Dynamic Social Network Analysis: Model, Algorithm, Theory, and Application CMU Research Speaker Series

  • Eric Xing | Carnegie Mellon University

Across the sciences, a fundamental setting for representing and interpreting information about entities, the structure and organization of communities, and changes in these over time, is a stochastic network that is topologically rewiring and semantically evolving over time, or over a genealogy. While there is a rich literature in modeling invariant networks, until recently, little has been done toward modeling the dynamic processes underlying rewiring networks, and on recovering such networks when they are not observable.

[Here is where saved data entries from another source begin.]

## src/rtl/mem_access_unit.sv

```systemverilog
// Load/store stage: checks alignment, issues one 64-bit bus transaction per access,
// lane-shifts store data and extracts/extends load data, reports RISC-V fault causes.
module mem_access_unit #(
    parameter int XLEN = 64
) (
    input  logic            clk,
    input  logic            reset_n,
    input  logic            req_valid,
    output logic            req_ready,
    input  logic            req_is_store,
    input  logic [1:0]      req_size,
    input  logic            req_unsigned,
    input  logic [XLEN-1:0] req_addr,
    input  logic [XLEN-1:0] req_wdata,
    output logic            bus_req_valid,
    input  logic            bus_req_ready,
    output logic [XLEN-1:0] bus_addr,
    output logic            bus_we,
    output logic [7:0]      bus_wstrb,
    output logic [XLEN-1:0] bus_wdata,
    input  logic            bus_rsp_valid,
    input  logic            bus_rsp_error,
    input  logic [XLEN-1:0] bus_rdata,
    output logic            done_valid,
    input  logic            done_ready,
    output logic [XLEN-1:0] done_data,
    output logic            done_fault,
    output logic [3:0]      done_cause,
    output logic [XLEN-1:0] done_tval
);

    typedef enum logic [1:0] {
        S_IDLE,
        S_REQ,
        S_WAIT,
        S_DONE
    } state_t;

    state_t r_state;
    state_t w_next_state;

    logic            r_is_store;
    logic [1:0]      r_size;
    logic            r_unsigned;
    logic [XLEN-1:0] r_addr;

    logic [XLEN-1:0] r_bus_addr;
    logic            r_bus_we;
    logic [7:0]      r_bus_wstrb;
    logic [XLEN-1:0] r_bus_wdata;

    logic            r_done_valid;
    logic [XLEN-1:0] r_done_data;
    logic            r_done_fault;
    logic [3:0]      r_done_cause;
    logic [XLEN-1:0] r_done_tval;

    logic            w_misaligned;
    logic [7:0]      w_size_strb;
    logic [XLEN-1:0] w_wdata_rep;
    logic [5:0]      w_req_shift;
    logic [5:0]      w_rsp_shift;
    logic [7:0]      w_wstrb;
    logic [XLEN-1:0] w_wdata;
    logic [XLEN-1:0] w_rdata_shifted;
    logic [XLEN-1:0] w_load_data;

    assign w_req_shift     = {req_addr[2:0], 3'b000};
    assign w_rsp_shift     = {r_addr[2:0], 3'b000};
    assign w_wstrb         = w_size_strb << req_addr[2:0];
    assign w_wdata         = w_wdata_rep << w_req_shift;
    assign w_rdata_shifted = bus_rdata >> w_rsp_shift;

    // Store data is replicated across lanes first so the shift lands it on the addressed bytes.
    always_comb begin
        w_misaligned = 1'b0;
        w_size_strb  = 8'h00;
        w_wdata_rep  = '0;
        case (req_size)
            2'd0: begin
                w_misaligned = 1'b0;
                w_size_strb  = 8'h01;
                w_wdata_rep  = {(XLEN/8){req_wdata[7:0]}};
            end
            2'd1: begin
                w_misaligned = req_addr[0];
                w_size_strb  = 8'h03;
                w_wdata_rep  = {(XLEN/16){req_wdata[15:0]}};
            end
            2'd2: begin
                w_misaligned = |req_addr[1:0];
                w_size_strb  = 8'h0F;
                w_wdata_rep  = {(XLEN/32){req_wdata[31:0]}};
            end
            default: begin
                w_misaligned = |req_addr[2:0];
                w_size_strb  = 8'hFF;
                w_wdata_rep  = req_wdata;
            end
        endcase
    end

    always_comb begin
        w_load_data = '0;
        case (r_size)
            2'd0: w_load_data = r_unsigned ? {{(XLEN-8){1'b0}}, w_rdata_shifted[7:0]}
                                           : {{(XLEN-8){w_rdata_shifted[7]}}, w_rdata_shifted[7:0]};
            2'd1: w_load_data = r_unsigned ? {{(XLEN-16){1'b0}}, w_rdata_shifted[15:0]}
                                           : {{(XLEN-16){w_rdata_shifted[15]}}, w_rdata_shifted[15:0]};
            2'd2: w_load_data = r_unsigned ? {{(XLEN-32){1'b0}}, w_rdata_shifted[31:0]}
                                           : {{(XLEN-32){w_rdata_shifted[31]}}, w_rdata_shifted[31:0]};
            default: w_load_data = w_rdata_shifted;
        endcase
    end

    always_ff @(posedge clk or negedge reset_n) begin
        if (!reset_n) begin
            r_state <= S_IDLE;
        end else begin
            r_state <= w_next_state;
        end
    end

    always_comb begin
        w_next_state  = r_state;
        req_ready     = 1'b0;
        bus_req_valid = 1'b0;
        case (r_state)
            S_IDLE: begin
                req_ready = 1'b1;
                if (req_valid) begin
                    w_next_state = w_misaligned ? S_DONE : S_REQ;
                end
            end
            S_REQ: begin
                bus_req_valid = 1'b1;
                if (bus_req_ready) begin
                    w_next_state = S_WAIT;
                end
            end
            S_WAIT: begin
                if (bus_rsp_valid) begin
                    w_next_state = S_DONE;
                end
            end
            S_DONE: begin
                if (done_ready) begin
                    w_next_state = S_IDLE;
                end
            end
        endcase
    end

    // Responses arriving in REQ or DONE are ignored because only the WAIT arm samples them.
    always_ff @(posedge clk or negedge reset_n) begin
        if (!reset_n) begin
            r_is_store   <= 1'b0;
            r_size       <= 2'd0;
            r_unsigned   <= 1'b0;
            r_addr       <= '0;
            r_bus_addr   <= '0;
            r_bus_we     <= 1'b0;
            r_bus_wstrb  <= 8'h00;
            r_bus_wdata  <= '0;
            r_done_valid <= 1'b0;
            r_done_data  <= '0;
            r_done_fault <= 1'b0;
            r_done_cause <= 4'd0;
            r_done_tval  <= '0;
        end else begin
            case (r_state)
                S_IDLE: begin
                    if (req_valid) begin
                        r_is_store <= req_is_store;
                        r_size     <= req_size;
                        r_unsigned <= req_unsigned;
                        r_addr     <= req_addr;
                        if (w_misaligned) begin
                            r_done_valid <= 1'b1;
                            r_done_data  <= '0;
                            r_done_fault <= 1'b1;
                            r_done_cause <= req_is_store ? 4'd6 : 4'd4;
                            r_done_tval  <= req_addr;
                        end else begin
                            r_bus_addr  <= {req_addr[XLEN-1:3], 3'b000};
                            r_bus_we    <= req_is_store;
                            r_bus_wstrb <= req_is_store ? w_wstrb : 8'h00;
                            r_bus_wdata <= req_is_store ? w_wdata : '0;
                        end
                    end
                end
                S_REQ: begin
                    if (bus_req_ready) begin
                        r_bus_addr  <= '0;
                        r_bus_we    <= 1'b0;
                        r_bus_wstrb <= 8'h00;
                        r_bus_wdata <= '0;
                    end
                end
                S_WAIT: begin
                    if (bus_rsp_valid) begin
                        r_done_valid <= 1'b1;
                        if (bus_rsp_error) begin
                            r_done_data  <= '0;
                            r_done_fault <= 1'b1;
                            r_done_cause <= r_is_store ? 4'd7 : 4'd5;
                            r_done_tval  <= r_addr;
                        end else begin
                            r_done_data  <= r_is_store ? '0 : w_load_data;
                            r_done_fault <= 1'b0;
                            r_done_cause <= 4'd0;
                            r_done_tval  <= '0;
                        end
                    end
                end
                S_DONE: begin
                    if (done_ready) begin
                        r_done_valid <= 1'b0;
                        r_done_data  <= '0;
                        r_done_fault <= 1'b0;
                        r_done_cause <= 4'd0;
                        r_done_tval  <= '0;
                    end
                end
            endcase
        end
    end

    assign bus_addr   = r_bus_addr;
    assign bus_we     = r_bus_we;
    assign bus_wstrb  = r_bus_wstrb;
    assign bus_wdata  = r_bus_wdata;
    assign done_valid = r_done_valid;
    assign done_data  = r_done_data;
    assign done_fault = r_done_fault;
    assign done_cause = r_done_cause;
    assign done_tval  = r_done_tval;

endmodule
```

In this talk, I will present some recent developments in analyzing what we refer to as the dynamic tomography of evolving networks. I will first present a new class of statistical models known as dynamic exponential random graph models for evolving social networks, which offers both good statistical property and rich expressivity; then, I will present new sparse-coding algorithms for estimating the topological structures of latent evolving networks underlying nonstationary time-series or tree-series of nodal attributes, along with theoretical results on the asymptotic sparsistency of the proposed methods; finally, I will present a new Bayesian model for estimating and visualizing the trajectories of latent multi-functionality of nodal states in the evolving networks.

I will show some promising empirical results on recovering and analyzing the latent evolving social networks in the US Senate and the Enron Corporation at a time resolution only limited by sample frequency. In all cases, our methods reveal interesting dynamic patterns in the networks.

Speaker Details

Dr. Eric Xing is an associate professor in the School of Computer Science at Carnegie Mellon University. His principal research interests lie in the development of machine learning and statistical methodology; especially for solving problems involving automated learning, reasoning, and decision-making in high-dimensional and dynamic possible worlds; and for building quantitative models and predictive understandings of biological systems. Professor Xing received a Ph.D. in Molecular Biology from Rutgers University, and another Ph.D. in Computer Science from UC Berkeley. His current work involves, 1) foundations of statistical learning, including theory and algorithms for estimating time/space varying-coefficient models, sparse structured input/output models, and nonparametric Bayesian models; 2) computational and statistical analysis of gene regulation, genetic variation, and disease associations; and 3) application of statistical learning in social networks, data mining, vision. Professor Xing has published over 120 peer-reviewed papers; he is an action editor of the Machine Learning Journal, an associate editor of the Annals of Applied Statistics, and the PLoS Journal of Computational Biology. He is a recipient of the NSF Career Award, the Alfred P. Sloan Research Fellowship in Computer Science, and the United States Air Force Young Investigator Award.